Con il passare del tempo l'acqua piovana, talora localmente acidificata dall'azione biologica,
discioglie la roccia, sia superficialmente che in profondità, infiltrandosi per vie di penetrazione
spesso impostate sul linee di frattura o di faglia.
Il complesso fenomeno chimico della dissoluzione carsica può essere così sintetizzato:
CO2 + H2O + CaCO3 -> Ca(HCO3)2
Contrariamente al carbonato di calcio (CaCO3) praticamente insolubile, il carbonato acido di
calcio (Ca(HCO3)2) si dissocia in acqua in ioni Ca++ e HCO3- che vengono asportati dall'acqua
dilavante.
Il materiale non disciolto (es. silice e ossidi metallici) vanno a costituire i cosiddetti depositi
residuali, sovente associati alle forme carsiche.
L'evoluzione del carsismo procede in profondità creando cavità ipogee, arrestandosi solo al
contatto con rocce non sottoposte, per contenuto mineralogico, al fenomeno di dissoluzione
carsica.
Dal punto di vista geochimico vengono interessati dal processo minerali carbonatici quali
primariamente la calcite e l'aragonite, ma anche in misura minore la dolomite. Forme di
dissoluzione simili, ma che si attuano in modo chimicamente diverso, possono anche formarsi a
spese di formazioni gessose e saline; tali forme vengono spesso ricomprese nel fenomeno
carsico, anche se a rigore non subiscono il processo di dissoluzione sopra descritto.
L'azione corrosiva dipende dalla natura della roccia, dalla temperatura media stagionale e dalla
presenza di precipitazioni. Ecco perché i terreni carsici si trovano prevalentemente nella fascia
climatica temperata, dove le condizioni atmosferiche sono più favorevoli, sia per le
temperature che per la quantità di precipitazioni.
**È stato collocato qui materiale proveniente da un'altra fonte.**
[src/rtl/core/ahil_pkg.sv]
// ----------------------------------------------------------------------------
// ahil_pkg: shared types and constants for the ASCII hex image loader
// Holds the character codes that the digit decoder uses and the layout of
// the load header.
// ----------------------------------------------------------------------------
package ahil_pkg;

  typedef logic [7:0] char_t;
  typedef logic [3:0] nibble_t;

  localparam char_t CharZero   = 8'h30;
  localparam char_t CharNine   = 8'h39;
  localparam char_t CharUpperA = 8'h41;
  localparam char_t CharUpperF = 8'h46;
  localparam char_t CharLowerA = 8'h61;

  // Value of the letter A as a hex digit.
  localparam nibble_t LetterValue = 4'd10;

  // The header holds four count digits followed by four address digits.
  localparam int unsigned CountDigits  = 4;
  localparam int unsigned HeaderDigits = 8;

  localparam int unsigned WordAddrW = 15;

endpackage

[src/rtl/core/ascii_hex_image_loader_core.sv]
// ----------------------------------------------------------------------------
// ascii_hex_image_loader_core: ASCII hex object image loader
// Decodes a stream of hex characters into byte writes for a 16-bit-word
// memory.
// ----------------------------------------------------------------------------
// Usage:
//   The input channel (in_valid_i, in_ready_o, char_code_i) carries one
//   character per transfer. The first eight digits form the header: a 16-bit
//   byte count and then a 16-bit start byte address, most significant digit
//   first. Each later pair of digits produces one write on the output channel
//   (word_address_o, byte_lane_o, first_nibble_o, second_nibble_o,
//   last_byte_o), with last_byte_o set on the final byte of the load.
//   A write is loaded into the result register at the edge that accepts the
//   character completing its byte and is offered from the next cycle.
//   Throughput is one character per cycle; the only limit is the single
//   result register, which frees as the output transfer happens, so
//   in_ready_o stays high while out_ready_i is high. When the receiver
//   stalls with a write held, in_ready_o drops until that write is taken.
//   A zero count ends the load with no writes. Characters after the end of
//   the load are accepted and dropped. Reset clears the header progress, the
//   counters and the result valid flag.
// ----------------------------------------------------------------------------
module ascii_hex_image_loader_core #(
  parameter int unsigned ADDR_BITS = 16
) (
  input  logic        clk_i,
  input  logic        rst_ni,
  input  logic        in_valid_i,
  output logic        in_ready_o,
  input  logic [7:0]  char_code_i,
  output logic        out_valid_o,
  input  logic        out_ready_i,
  output logic [14:0] word_address_o,
  output logic        byte_lane_o,
  output logic [3:0]  first_nibble_o,
  output logic [3:0]  second_nibble_o,
  output logic        last_byte_o
);

  localparam int unsigned SumW = 17;
  localparam logic [SumW-1:0] AddrMask =
      (ADDR_BITS >= SumW) ? {SumW{1'b1}} : SumW'((64'd1 << ADDR_BITS) - 64'd1);

  ahil_pkg::nibble_t digit;

  logic [2:0]  hdr_cnt_q, hdr_cnt_d;
  logic        data_phase_q, data_phase_d;
  logic [15:0] byte_count_q, byte_count_d;
  logic [15:0] start_addr_q, start_addr_d;
  logic [15:0] offset_q, offset_d;
  ahil_pkg::nibble_t held_q, held_d;
  logic        pending_q, pending_d;
  logic        finished_q, finished_d;

  logic        out_valid_q, out_valid_d;
  logic [14:0] word_addr_q;
  logic        lane_q;
  ahil_pkg::nibble_t first_q, second_q;
  logic        last_q;

  logic            take;
  logic            emit;
  logic [SumW-1:0] byte_addr;
  logic            is_last;

  ahil_digit_decode u_decode (
    .char_i  (char_code_i),
    .digit_o (digit)
  );

  assign in_ready_o = !out_valid_q || out_ready_i;
  assign take       = in_valid_i && in_ready_o;

  assign byte_addr = ({1'b0, start_addr_q} + {1'b0, offset_q}) & AddrMask;
  assign is_last   = ({1'b0, offset_q} + 17'd1) >= {1'b0, byte_count_q};

  always_comb begin
    hdr_cnt_d    = hdr_cnt_q;
    data_phase_d = data_phase_q;
    byte_count_d = byte_count_q;
    start_addr_d = start_addr_q;
    offset_d     = offset_q;
    held_d       = held_q;
    pending_d    = pending_q;
    finished_d   = finished_q;
    emit         = 1'b0;
    if (take && !finished_q) begin
      if (!data_phase_q) begin
        if (hdr_cnt_q < 3'(ahil_pkg::CountDigits)) begin
          byte_count_d = {byte_count_q[11:0], digit};
        end else begin
          start_addr_d = {start_addr_q[11:0], digit};
        end
        if (hdr_cnt_q == 3'(ahil_pkg::HeaderDigits - 1)) begin
          hdr_cnt_d    = '0;
          data_phase_d = 1'b1;
          if (byte_count_q == '0) begin
            finished_d = 1'b1;
          end
        end else begin
          hdr_cnt_d = hdr_cnt_q + 3'd1;
        end
      end else if (!pending_q) begin
        held_d    = digit;
        pending_d = 1'b1;
      end else begin
        emit      = 1'b1;
        pending_d = 1'b0;
        offset_d  = offset_q + 16'd1;
        if (is_last) begin
          finished_d = 1'b1;
        end
      end
    end
  end

  always_comb begin
    if (emit) begin
      out_valid_d = 1'b1;
    end else if (out_ready_i) begin
      out_valid_d = 1'b0;
    end else begin
      out_valid_d = out_valid_q;
    end
  end

  always_ff @(posedge clk_i or negedge rst_ni) begin
    if (!rst_ni) begin
      hdr_cnt_q    <= '0;
      data_phase_q <= 1'b0;
      byte_count_q <= '0;
      start_addr_q <= '0;
      offset_q     <= '0;
      held_q       <= '0;
      pending_q    <= 1'b0;
      finished_q   <= 1'b0;
      out_valid_q  <= 1'b0;
    end else begin
      hdr_cnt_q    <= hdr_cnt_d;
      data_phase_q <= data_phase_d;
      byte_count_q <= byte_count_d;
      start_addr_q <= start_addr_d;
      offset_q     <= offset_d;
      held_q       <= held_d;
      pending_q    <= pending_d;
      finished_q   <= finished_d;
      out_valid_q  <= out_valid_d;
    end
  end

  // The result payload only changes when a new write is produced.
  always_ff @(posedge clk_i) begin
    if (emit) begin
      word_addr_q <= byte_addr[ahil_pkg::WordAddrW:1];
      lane_q      <= byte_addr[0];
      first_q     <= held_q;
      second_q    <= digit;
      last_q      <= is_last;
    end
  end

  assign out_valid_o     = out_valid_q;
  assign word_address_o  = word_addr_q;
  assign byte_lane_o     = lane_q;
  assign first_nibble_o  = first_q;
  assign second_nibble_o = second_q;
  assign last_byte_o     = last_q;

  // A held write flagged as last means the load has already been closed.
  a_last_closes_load : assert property (@(posedge clk_i) disable iff (!rst_ni)
    (out_valid_q && last_q) |-> finished_q)
    else $error("last byte held while load still open");

  a_finished_sticks : assert property (@(posedge clk_i) disable iff (!rst_ni)
    finished_q |=> finished_q)
    else $error("finished flag cleared without reset");

  a_no_nibble_in_header : assert property (@(posedge clk_i) disable iff (!rst_ni)
    !data_phase_q |-> !pending_q)
    else $error("nibble pending during header");

  a_no_write_after_finish : assert property (@(posedge clk_i) disable iff (!rst_ni)
    finished_q |=> !emit)
    else $error("write produced after end of load");

endmodule

[src/rtl/core/ahil_digit_decode.sv]
// ----------------------------------------------------------------------------
// ahil_digit_decode: ASCII character to hex digit value
// Decimal digits and uppercase A to F map to their values. Every other code,
// lowercase letters included, is treated as an offset from lowercase a.
// ----------------------------------------------------------------------------
module ahil_digit_decode (
  input  ahil_pkg::char_t   char_i,
  output ahil_pkg::nibble_t digit_o
);

  logic is_decimal;
  logic is_upper;

  assign is_decimal = (char_i >= ahil_pkg::CharZero) && (char_i <= ahil_pkg::CharNine);
  assign is_upper   = (char_i >= ahil_pkg::CharUpperA) && (char_i <= ahil_pkg::CharUpperF);

  always_comb begin
    if (is_decimal) begin
      digit_o = 4'(char_i - ahil_pkg::CharZero);
    end else if (is_upper) begin
      digit_o = 4'(char_i - ahil_pkg::CharUpperA) + ahil_pkg::LetterValue;
    end else begin
      digit_o = 4'(char_i - ahil_pkg::CharLowerA) + ahil_pkg::LetterValue;
    end
  end

endmodule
All’infuori di questa fascia il carso si trova
solo sporadicamente.
Le forme
Dissolvendosi, le rocce calcaree danno luogo a forme caratteristiche sia nell'ambiente esterno
sia nel sottosuolo.
Il paesaggio carsico è privo di rete idrografica superficiale.
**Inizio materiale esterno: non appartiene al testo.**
===== src/design/gbcs_pkg.sv =====
// Shared types and constants for the gyro bias calibrate and subtract block.
package gbcs_pkg;

	localparam int SAMPLE_WIDTH = 16;
	localparam int ACC_WIDTH    = 32;
	localparam int COUNT_WIDTH  = 16;
	localparam int NUM_AXES     = 3;
	localparam int CFG_DATA_WIDTH = 16;

	typedef logic signed [SAMPLE_WIDTH-1:0] sample_t;
	typedef logic [ACC_WIDTH-1:0]           acc_t;
	typedef logic [COUNT_WIDTH-1:0]         count_t;

	typedef enum logic {
		CMD_SAMPLE = 1'b0,
		CMD_START  = 1'b1
	} cmd_t;

	typedef enum logic {
		REG_CAL_COUNT = 1'b0,
		REG_CORR_EN   = 1'b1
	} cfg_reg_t;

	typedef enum logic {
		ST_IDLE = 1'b0,
		ST_DIV  = 1'b1
	} state_t;

	typedef struct packed {
		logic    command;
		sample_t accel_x;
		sample_t accel_y;
		sample_t accel_z;
		sample_t gyro_x;
		sample_t gyro_y;
		sample_t gyro_z;
	} in_word_t;

	typedef struct packed {
		sample_t out_accel_x;
		sample_t out_accel_y;
		sample_t out_accel_z;
		sample_t out_gyro_x;
		sample_t out_gyro_y;
		sample_t out_gyro_z;
		logic    calibrating;
		logic    calibration_done;
	} out_word_t;

	typedef struct packed {
		logic   start;
		acc_t   dividend;
		count_t divisor;
	} div_req_t;

	typedef struct packed {
		logic    done;
		sample_t quotient;
	} div_rsp_t;

endpackage


===== src/design/gbcs_div.sv =====
// Shared bit-serial signed-by-unsigned divider, truncating toward zero.
module gbcs_div (
	input  logic               clk,
	input  logic               arst_n,
	input  gbcs_pkg::div_req_t req,
	output gbcs_pkg::div_rsp_t rsp
);

	localparam int AW = gbcs_pkg::ACC_WIDTH;
	localparam int CW = gbcs_pkg::COUNT_WIDTH;
	localparam int SW = gbcs_pkg::SAMPLE_WIDTH;
	localparam int STEP_W = $clog2(AW);

	logic              busy_q;
	logic              done_q;
	logic [STEP_W-1:0] step_q;
	logic [CW-1:0]     rem_q;
	logic [AW-1:0]     quo_q;
	logic [CW-1:0]     dvs_q;
	logic              neg_q;

	logic [CW:0]   rem_sh;
	logic [CW:0]   diff;
	logic          fits;
	logic [AW-1:0] mag;
	logic [SW-1:0] quo_lo;

	assign mag    = req.dividend[AW-1] ? (-req.dividend) : req.dividend;
	assign rem_sh = {rem_q, quo_q[AW-1]};
	assign diff   = rem_sh - {1'b0, dvs_q};
	assign fits   = !diff[CW];	// remainder stays below divisor, so sign bit is exact
	assign quo_lo = quo_q[SW-1:0];

	always_ff @(posedge clk or negedge arst_n) begin
		if (!arst_n) begin
			busy_q <= 1'b0;
			done_q <= 1'b0;
			step_q <= '0;
		end else begin
			done_q <= 1'b0;
			if (req.start) begin
				busy_q <= 1'b1;
				step_q <= '0;
			end else if (busy_q) begin
				step_q <= step_q + 1'b1;
				if (step_q == STEP_W'(AW - 1)) begin
					busy_q <= 1'b0;
					done_q <= 1'b1;
				end
			end
		end
	end

	always_ff @(posedge clk) begin
		if (req.start) begin
			rem_q <= '0;
			quo_q <= mag;
			dvs_q <= req.divisor;
			neg_q <= req.dividend[AW-1];
		end else if (busy_q) begin
			rem_q <= fits ? diff[CW-1:0] : rem_sh[CW-1:0];
			quo_q <= {quo_q[AW-2:0], fits};
		end
	end

	assign rsp.done     = done_q;
	assign rsp.quotient = neg_q ? (-quo_lo) : quo_lo;

endmodule


===== src/design/gyro_bias_calibrate_subtract.sv =====
// Top level: gyro offset subtraction, calibration accumulators and run sequencer.
//
//  channel  | signals                          | dir | handshake
//  ---------+----------------------------------+-----+-------------------------
//  in       | in_valid in_stall in_data        | in  | word taken: valid & !stall
//  out      | out_valid out_stall out_data     | out | word taken: valid & !stall
//  cfg      | cfg_valid cfg_ready cfg_index    | in  | write: valid & ready
//           | cfg_data                         |     |
//
// A sample or start word is taken when in_stall is low; its result is held in the
// output register. The word that completes a calibration run waits while
// the three offsets go one after another through the single shared divider,
// which per axis is loaded, shifts in the quotient bits and raises done.
// Reset clears accumulators, counter, offsets and config to their defaults.
// in_stall is high during the divide and while a held result is not taken.
// cfg writes are always taken (cfg_ready tied high).
module gyro_bias_calibrate_subtract (
	input  logic                                 clk,
	input  logic                                 arst_n,
	input  logic                                 in_valid,
	output logic                                 in_stall,
	input  gbcs_pkg::in_word_t                   in_data,
	output logic                                 out_valid,
	input  logic                                 out_stall,
	output gbcs_pkg::out_word_t                  out_data,
	input  logic                                 cfg_valid,
	output logic                                 cfg_ready,
	input  logic                                 cfg_index,
	input  logic [gbcs_pkg::CFG_DATA_WIDTH-1:0]  cfg_data
);

	localparam int NA = gbcs_pkg::NUM_AXES;
	localparam int CW = gbcs_pkg::COUNT_WIDTH;
	localparam int AW = gbcs_pkg::ACC_WIDTH;

	// configuration
	gbcs_pkg::count_t cal_count_q;
	logic             corr_en_q;

	// calibration state
	gbcs_pkg::acc_t    sum_q    [NA];
	gbcs_pkg::sample_t offset_q [NA];
	gbcs_pkg::count_t  samples_q;
	logic              calib_q;

	// sequencer
	gbcs_pkg::state_t  state_q, state_d;
	logic [1:0]        ax_q;
	logic              go_q;

	// output register and pending result of a completing word
	logic                out_valid_q;
	gbcs_pkg::out_word_t out_q;
	gbcs_pkg::out_word_t pend_q;

	gbcs_pkg::div_req_t div_req;
	gbcs_pkg::div_rsp_t div_rsp;

	// datapath
	gbcs_pkg::sample_t   gin   [NA];
	gbcs_pkg::sample_t   g     [NA];
	gbcs_pkg::acc_t      sum_d [NA];
	gbcs_pkg::count_t    samples_d;
	gbcs_pkg::count_t    cnt_eff;
	logic                accept;
	logic                is_start;
	logic                complete;
	logic                out_load;
	logic                sel_pend;
	logic                last_ax;
	gbcs_pkg::out_word_t imm_word;

	assign cfg_ready = 1'b1;

	assign gin[0] = in_data.gyro_x;
	assign gin[1] = in_data.gyro_y;
	assign gin[2] = in_data.gyro_z;

	always_comb begin
		for (int i = 0; i < NA; i++) begin
			g[i]     = corr_en_q ? (gin[i] - offset_q[i]) : gin[i];
			sum_d[i] = sum_q[i] + AW'(g[i]);
		end
	end

	assign is_start  = (in_data.command == gbcs_pkg::CMD_START);
	assign samples_d = samples_q + 1'b1;
	assign cnt_eff   = (cal_count_q == '0) ? CW'(1) : cal_count_q;	// zero count acts as one
	assign complete  = !is_start && calib_q && (samples_d >= cnt_eff);
	assign accept    = in_valid && !in_stall;
	assign last_ax   = (ax_q == 2'(NA - 1));

	always_comb begin
		if (is_start) begin
			imm_word = '0;
			imm_word.calibrating = 1'b1;
		end else begin
			imm_word.out_accel_x      = in_data.accel_x;
			imm_word.out_accel_y      = in_data.accel_y;
			imm_word.out_accel_z      = in_data.accel_z;
			imm_word.out_gyro_x       = g[0];
			imm_word.out_gyro_y       = g[1];
			imm_word.out_gyro_z       = g[2];
			imm_word.calibrating      = calib_q && !complete;
			imm_word.calibration_done = complete;
		end
	end

	// sequencer: next state and control
	always_comb begin
		state_d  = state_q;
		out_load = 1'b0;
		sel_pend = 1'b0;
		in_stall = (out_valid_q && out_stall);
		div_req.start    = 1'b0;
		div_req.dividend = sum_q[ax_q];
		div_req.divisor  = cnt_eff;
		case (state_q)
			gbcs_pkg::ST_IDLE: begin
				if (accept) begin
					if (complete)
						state_d = gbcs_pkg::ST_DIV;
					else
						out_load = 1'b1;
				end
			end
			gbcs_pkg::ST_DIV: begin
				in_stall      = 1'b1;
				div_req.start = go_q;
				if (div_rsp.done && last_ax) begin
					out_load = 1'b1;
					sel_pend = 1'b1;
					state_d  = gbcs_pkg::ST_IDLE;
				end
			end
			default: begin
				state_d  = gbcs_pkg::ST_IDLE;
				in_stall = 1'b1;
			end
		endcase
	end

	always_ff @(posedge clk or negedge arst_n) begin
		if (!arst_n)
			state_q <= gbcs_pkg::ST_IDLE;
		else
			state_q <= state_d;
	end

	always_ff @(posedge clk or negedge arst_n) begin
		if (!arst_n) begin
			cal_count_q <= CW'(1);
			corr_en_q   <= 1'b0;
		end else if (cfg_valid && cfg_ready) begin
			case (gbcs_pkg::cfg_reg_t'(cfg_index))
				gbcs_pkg::REG_CAL_COUNT: cal_count_q <= cfg_data[CW-1:0];
				gbcs_pkg::REG_CORR_EN:   corr_en_q   <= cfg_data[0];
				default: ;
			endcase
		end
	end

	// accumulators, counter and run flag
	always_ff @(posedge clk or negedge arst_n) begin
		if (!arst_n) begin
			for (int i = 0; i < NA; i++)
				sum_q[i] <= '0;
			samples_q <= '0;
			calib_q   <= 1'b0;
		end else if (accept) begin
			if (is_start) begin
				for (int i = 0; i < NA; i++)
					sum_q[i] <= '0;
				samples_q <= '0;
				calib_q   <= 1'b1;
			end else if (calib_q) begin
				for (int i = 0; i < NA; i++)
					sum_q[i] <= sum_d[i];
				samples_q <= samples_d;
				if (complete)
					calib_q <= 1'b0;
			end
		end
	end

	// axis walk through the shared divider, offsets written as quotients land
	always_ff @(posedge clk or negedge arst_n) begin
		if (!arst_n) begin
			ax_q <= '0;
			go_q <= 1'b0;
			for (int i = 0; i < NA; i++)
				offset_q[i] <= '0;
		end else begin
			go_q <= 1'b0;
			if (state_q == gbcs_pkg::ST_IDLE && state_d == gbcs_pkg::ST_DIV) begin
				ax_q <= '0;
				go_q <= 1'b1;
			end else if (state_q == gbcs_pkg::ST_DIV && div_rsp.done) begin
				offset_q[ax_q] <= div_rsp.quotient;
				if (!last_ax) begin
					ax_q <= ax_q + 1'b1;
					go_q <= 1'b1;
				end
			end
		end
	end

	// completing word keeps the outputs made with the old offsets
	always_ff @(posedge clk) begin
		if (accept && complete)
			pend_q <= imm_word;
	end

	always_ff @(posedge clk or negedge arst_n) begin
		if (!arst_n)
			out_valid_q <= 1'b0;
		else if (out_load)
			out_valid_q <= 1'b1;
		else if (!out_stall)
			out_valid_q <= 1'b0;
	end

	always_ff @(posedge clk) begin
		if (out_load)
			out_q <= sel_pend ? pend_q : imm_word;
	end

	assign out_valid = out_valid_q;
	assign out_data  = out_q;

	gbcs_div u_div (
		.clk    (clk),
		.arst_n (arst_n),
		.req    (div_req),
		.rsp    (div_rsp)
	);

`ifndef ASSERT_OFF
	a_no_overwrite: assert property (@(posedge clk) disable iff (!arst_n)
		out_load |-> !(out_valid_q && out_stall))
		else $error("held result overwritten");

	a_div_in_run: assert property (@(posedge clk) disable iff (!arst_n)
		div_rsp.done |-> (state_q == gbcs_pkg::ST_DIV))
		else $error("divider result outside divide phase");

	a_done_not_cal: assert property (@(posedge clk) disable iff (!arst_n)
		out_valid_q |-> !(out_q.calibrating && out_q.calibration_done))
		else $error("run both active and done");

	a_div_start_idle: assert property (@(posedge clk) disable iff (!arst_n)
		(state_q == gbcs_pkg::ST_IDLE) |-> !div_req.start)
		else $error("divider started while idle");
`endif

endmodule

===== config.mk =====
export PLATFORM = sky130hd
export DESIGN_NAME = gyro_bias_calibrate_subtract
export DESIGN_NICKNAME = d
export VERILOG_FILES = /design/src/design/gbcs_pkg.sv /design/src/design/gbcs_div.sv /design/src/design/gyro_bias_calibrate_subtract.sv
export SDC_FILE = /design/constraint.sdc
export NUM_CORES = 1
export LEC_CHECK = 0
export ABC_AREA = 1
export BUFFER_PORTS_ARGS = -buffer_cell sky130_fd_sc_hd__buf_2
export CORE_ASPECT_RATIO = 0.7
export CORE_MARGIN = 10
export CORE_UTILIZATION = 56
export DETAILED_ROUTE_END_ITERATION = 8
export PLACE_DENSITY = 0.76
export SETUP_SLACK_MARGIN = 0.4
export SLEW_MARGIN = 20
export SYNTH_ARGS = -nofsm -noshare
export SYNTH_HDL_FRONTEND = slang
export SYNTH_SLANG_ARGS = --single-unit

===== constraint.sdc =====
create_clock -name clk -period 5.3 [get_ports clk]
set_input_delay 0.53 -clock clk [delete_from_list [all_inputs] [get_ports clk]]
set_output_delay 0.53 -clock clk [all_outputs]
set_load 0.05 [all_outputs]

==> impl_results.md <==
* Initial antenna violation count at 3
* Die ar. at 0.0634 sq mm
* Port Buf Inserts at 218
* Ports at 220
* # fillers at 4,671
* Die Span Y at 214 um
* Root Driver: clkbuf_16
* Clk sinks at 451
* FFs w/ async S/R, synth at 42.1%
* Worst hold slack at -3.27 ps
* Total core area at 0.0526 sq mm
* Final clock skew at 31.0 ps
* CP Max Fanout at 49
* Pwr Density at 276 mW/mm^2
* TritonCTS Buffers at 46
* Vias in the first global route at 24,900
* # H-tree levels at 2
* Mapped Avg Cell Area at 7.51 sq um
* Worst-path clk slew at 70 ps
* Syn Inst Count at 3,996
* Synth area leader: edfxtp_1
* Sequential-to-total area share from yosys stat at 41.4%
* Failing checks: negative hold slack
* Leakage power at 0.0165 uW
* Final Hold Viols at 3
* Synth top area share at 24.5%
* Clk_lat worst skew at 610 ps
* Syn Std Cell Area at 0.0300 sq mm
* Rel. slew slack at 26.7%
* DR DRC count at 0
* Worst-Margin Slew at 1100 ps
* Drt first pass iters at 6
* Global route overflow at 0
* Rows at 70
* R2R Setup Slk at 1030 ps
* Final period utilization at 80.6%
* Vias per cell at 5.61
* Maxcap violations at 0
* Netlist cell types at 59
* Area delta synth->final at 10.6%
* First-pass GRT wire length at 137 mm
* FF+latch count, synth at 451
* Peak supply drop at 0.283 mV
* Startpoint types: flip-flop
* Post-synth EDFFs at 245
* Yosys Warn Count at 0
* Largest net degree at the start of global routing at 99
* DR iter-0 viols at 3,212
* Layout cells sized above 1 at 9.48%
* Post-CTS setup buffers at 0
* TNS Setup at 0 ps
* Syn nets at 4,316
* Drt wl/cell at 17.9 um
* Critical path class: flip-flop to flip-flop
* Minimum clock period at 4270 ps
* Status: complete, but fails checks
* X dimension of the die at 297 um
* Endpoints failing setup at 0
* GRT Total Usage at 27.0%
* WP data arrival at 4530 ps
* Reg2Reg Depth at 21
* Drt total wl at 88.1 mm
* Path category of the worst min-delay check: input port to async pin
* Maximum clock insertion buffer count at 3
* Critical Path RT at 5560 ps
* RSZ-0062 raised after global routing: false
* Synth area leaders: edfxtp_1, dfrtp_1, nand2_1
* Antenna viol nets, final at 0
* DP Wirelength at 65.8 mm
* DR vias at 27,600
* Final nets at 4,482
* FMAX at 234 MHz
* CTS tree: yes
* Top_reg_cell synth: edfxtp_1
* Max-slew violations at 0
* CP endpoint kind: flip-flop
* Routability cong. at 0.984
* Initial Utilization at 57.0%
final cells by class:
cell class              instances  area, sq um  area share, %
clock inverters                30          289          0.871
well taps                     720          901           2.71
flip-flops and latches        451        12400           37.5
inverters                     465         1750           5.27
repair buffers                243         1350           4.07
clock buffers                  55         1190           3.60
diodes                          3         7.51         0.0226
multi-input cells            2955        15300           46.0
flip-flops by register name (all words and copies together), names as in the netlist, 32 cells and up:
| signal | cells |
|---|---|
| offset_q | 48 |
| pend_q | 98 |
| sum_q | 96 |
| out_data | 98 |
| u_div.quo_q | 32 |
cell families after synthesis:
kind of cell,Yosys count,synth area share (%)
and+or+nand+nor,2000,27.6
AOI/OAI and AO/OA,678,12.5
buffers and inverters,590,7.77
DFF,451,41.4
adders and majority gates,201,8.55
xor gates and xnor gates,75,2.19
other,1,0.0125
critical path, stage by stage, from the launching register on:
cell and delay (ps):
dfrtp_1 410, ha_1 200, nand3_1 120, nor2_1 190
nand3_1 200, nor3_1 180, nand3_1 140, nor3_1 190
xor2_1 190, inv_1 70, ha_1 280, nand2_1 70
inv_1 60, nand3_1 80, nor3_1 260, nand3_1 110
nand3_1 190, nand3_1 140, inv_1 140, nand2_1 160
clkinvlp_4 190, buf_16 240
path summary, 6_finish.rpt:
path / start / end
max: samples_q[0]$_DFFE_PN0P_ / pend_q[49]$_DFFE_PP_
min: arst_n / sum_q[73]$_DFFE_PN0P_
max reg2reg: samples_q[0]$_DFFE_PN0P_ / pend_q[49]$_DFFE_PP_
min reg2reg: u_div.rem_q[13]$_SDFFE_PP0P_ / u_div.rem_q[13]$_SDFFE_PP0P_
max in group asynchronous: arst_n / sum_q[2]$_DFFE_PN0P_
min in group clk: cfg_valid / corr_en_q$_DFFE_PN0P_
where the power goes:
| group | switching [uW] | total, uW | leakage, uW | internal, uW |
|---|---|---|---|---|
| Clock | 1490 | 3270 | 0.000715 | 1780 |
| Combinational | 1360 | 2020 | 0.0110 | 661 |
| Sequential | 66.2 | 3860 | 0.00479 | 3790 |
| Total | 2920 | 9150 | 0.0165 | 6230 |
metrics by stage:
step / utilization [%] / total power (uW) / setup WS, ps / instance area, sq um / instances
after detailed placement: 60.2 / 5900 / 952 / 31700 / 4833
after floorplan: - / 5350 / 838 / 30000 / 3996
after CTS: 63.0 / 9150 / 915 / 33200 / 4918
after global placement: 60.2 / 5870 / 1090 / 31700 / 4833
after global routing: 63.1 / 9590 / 514 / 33200 / 4921
final: 63.1 / 9150 / 1030 / 33200 / 4922
Yosys cell counts, types with 13 or more instances:
master and instances:
ha_1 194, nor2_1 326, o21ai_0 270, o21ai_1 16, nand3b_1 14, a21o_1 23, o21a_1 15, inv_1 459
nand3_1 240, or2_2 36, a31oi_1 13, clkbuf_1 88, o22ai_1 14, o21bai_1 13, xor2_1 50, edfxtp_1 245
nand2_1 1254, xnor2_1 25, nand4_1 33, nor3_1 48, dfxtp_1 16, dfrtp_1 189, a21oi_1 264
layout by cell type (no fill, tap or decap), types with 7 or more instances in the layout:
master	instances
o21ai_0	270
o21bai_1	13
nor2_1	324
ha_1	194
dfrtp_1	188
o21a_1	15
a31oi_1	13
nand2_2	12
nand3b_1	14
nand3_1	240
clkinv_2	10
xnor2_1	25
edfxtp_1	245
o22ai_1	14
nand4_1	33
buf_4	22
buf_2	216
nor3_1	48
xor2_1	50
or2_2	36
and2_1	7
o21ai_1	16
clkbuf_16	47
a21oi_1	264
clkbuf_1	8
clkinv_1	7
dfxtp_1	16
a21o_1	23
o211ai_1	12
fa_1	7
inv_1	457
nand2_1	1253
layer usage:
layer / wire length [um] / vias to the layer above / track usage, %
met2: 36500 / 1216 / 38.2
met1: 40600 / 12800 / 41.5
li1: - / 13500 / -
met3: 9450 / 111 / 5.85
met4: 1540 / 2 / 5.63
met5: 13 / - / 0
what timing repair did:
item                                    4_1_cts  5_1_grt
gates resized for setup                       0        1
endpoints found under the setup margin        0       93
hold buffers                                  0        0
No activity file was read; power rests on OpenSTA's default activity.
In geomorfologia si suole distinguere in carsismo superficiale e carsismo ipogeo.
Forme del carsismo superficiale
Le forme del carsismo superficiale, vengono classificate, in base alla scala del fenomeno, in
microforme e macroforme.
Tra le microforme, si annoverano le scannellature, i "campi solcati" o "campi carreggiati"
(karren in tedesco, lapiez in francese), le docce (dei solchi più ampi), le vaschette di corrosione
(in sloveno kamenitza), i fori e gli alveoli.
Tra le macroforme più importanti si ricordano doline, polje, inghiottitoi e valli carsiche.
Sovente scivolano al loro interno anche variabili quantità di terreno. Con ciò altra anidride
carbonica può aggiungersi al flusso corrosivo dell’acqua.
Molto noto tra i polie, per fare un esempio, è il Cerkniško jezero in Slovenia, che da quasi due
secoli viene studiato da scienziati provenienti da tutto il mondo.
Forme del carsismo ipogeo
Le grotte sono senza dubbio le forme più conosciute, ma esistono anche cunicoli più o meno
estesi, come quelli percorsi da fiumi sotterranei (es: il Timavo) che scompaiono dalla superficie
terrestre sprofondando nel sottosuolo dove scorrono anche per parecchio tempo prima di
tornare all’aperto (risorgive carsiche).